Start of Block

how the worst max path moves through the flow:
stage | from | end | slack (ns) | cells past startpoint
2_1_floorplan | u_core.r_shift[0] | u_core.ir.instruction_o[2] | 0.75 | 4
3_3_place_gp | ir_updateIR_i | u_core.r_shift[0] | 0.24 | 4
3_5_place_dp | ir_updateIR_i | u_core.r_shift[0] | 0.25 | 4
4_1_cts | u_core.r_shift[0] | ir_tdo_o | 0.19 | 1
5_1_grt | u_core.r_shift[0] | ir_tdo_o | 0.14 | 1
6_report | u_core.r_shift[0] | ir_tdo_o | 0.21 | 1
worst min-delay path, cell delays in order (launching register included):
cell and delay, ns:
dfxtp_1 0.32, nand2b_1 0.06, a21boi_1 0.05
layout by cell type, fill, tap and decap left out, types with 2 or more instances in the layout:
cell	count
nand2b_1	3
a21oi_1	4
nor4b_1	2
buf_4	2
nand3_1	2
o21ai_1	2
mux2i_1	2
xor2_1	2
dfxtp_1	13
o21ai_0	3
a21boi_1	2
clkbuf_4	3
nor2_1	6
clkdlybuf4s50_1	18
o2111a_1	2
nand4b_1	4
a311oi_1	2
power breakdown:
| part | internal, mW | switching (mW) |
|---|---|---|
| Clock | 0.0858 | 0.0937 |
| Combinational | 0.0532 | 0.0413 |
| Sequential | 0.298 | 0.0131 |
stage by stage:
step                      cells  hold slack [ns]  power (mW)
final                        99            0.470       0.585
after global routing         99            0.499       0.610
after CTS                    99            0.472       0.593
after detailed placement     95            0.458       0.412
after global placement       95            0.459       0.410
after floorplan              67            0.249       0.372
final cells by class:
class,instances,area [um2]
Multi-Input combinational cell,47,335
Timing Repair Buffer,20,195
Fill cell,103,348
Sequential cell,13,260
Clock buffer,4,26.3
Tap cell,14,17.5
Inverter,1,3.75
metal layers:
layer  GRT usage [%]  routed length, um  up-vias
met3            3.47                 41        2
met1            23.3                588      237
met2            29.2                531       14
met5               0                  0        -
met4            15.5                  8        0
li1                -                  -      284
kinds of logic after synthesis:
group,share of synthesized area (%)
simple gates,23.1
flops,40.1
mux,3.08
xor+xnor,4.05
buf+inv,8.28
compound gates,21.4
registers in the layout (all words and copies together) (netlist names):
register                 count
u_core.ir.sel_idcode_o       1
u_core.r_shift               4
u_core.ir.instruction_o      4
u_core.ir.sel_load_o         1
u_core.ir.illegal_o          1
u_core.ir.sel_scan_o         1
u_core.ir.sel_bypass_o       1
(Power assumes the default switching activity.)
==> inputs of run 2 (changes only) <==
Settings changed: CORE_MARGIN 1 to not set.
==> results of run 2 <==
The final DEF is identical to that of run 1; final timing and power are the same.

End of Block

> **INSTRUCTIONS FOR THE TASK**: Only lines holding the word "stage" are wanted here; copy each from the listing.

> **COMPLETED TASK**:
stage | from | end | slack (ns) | cells past startpoint
stage by stage:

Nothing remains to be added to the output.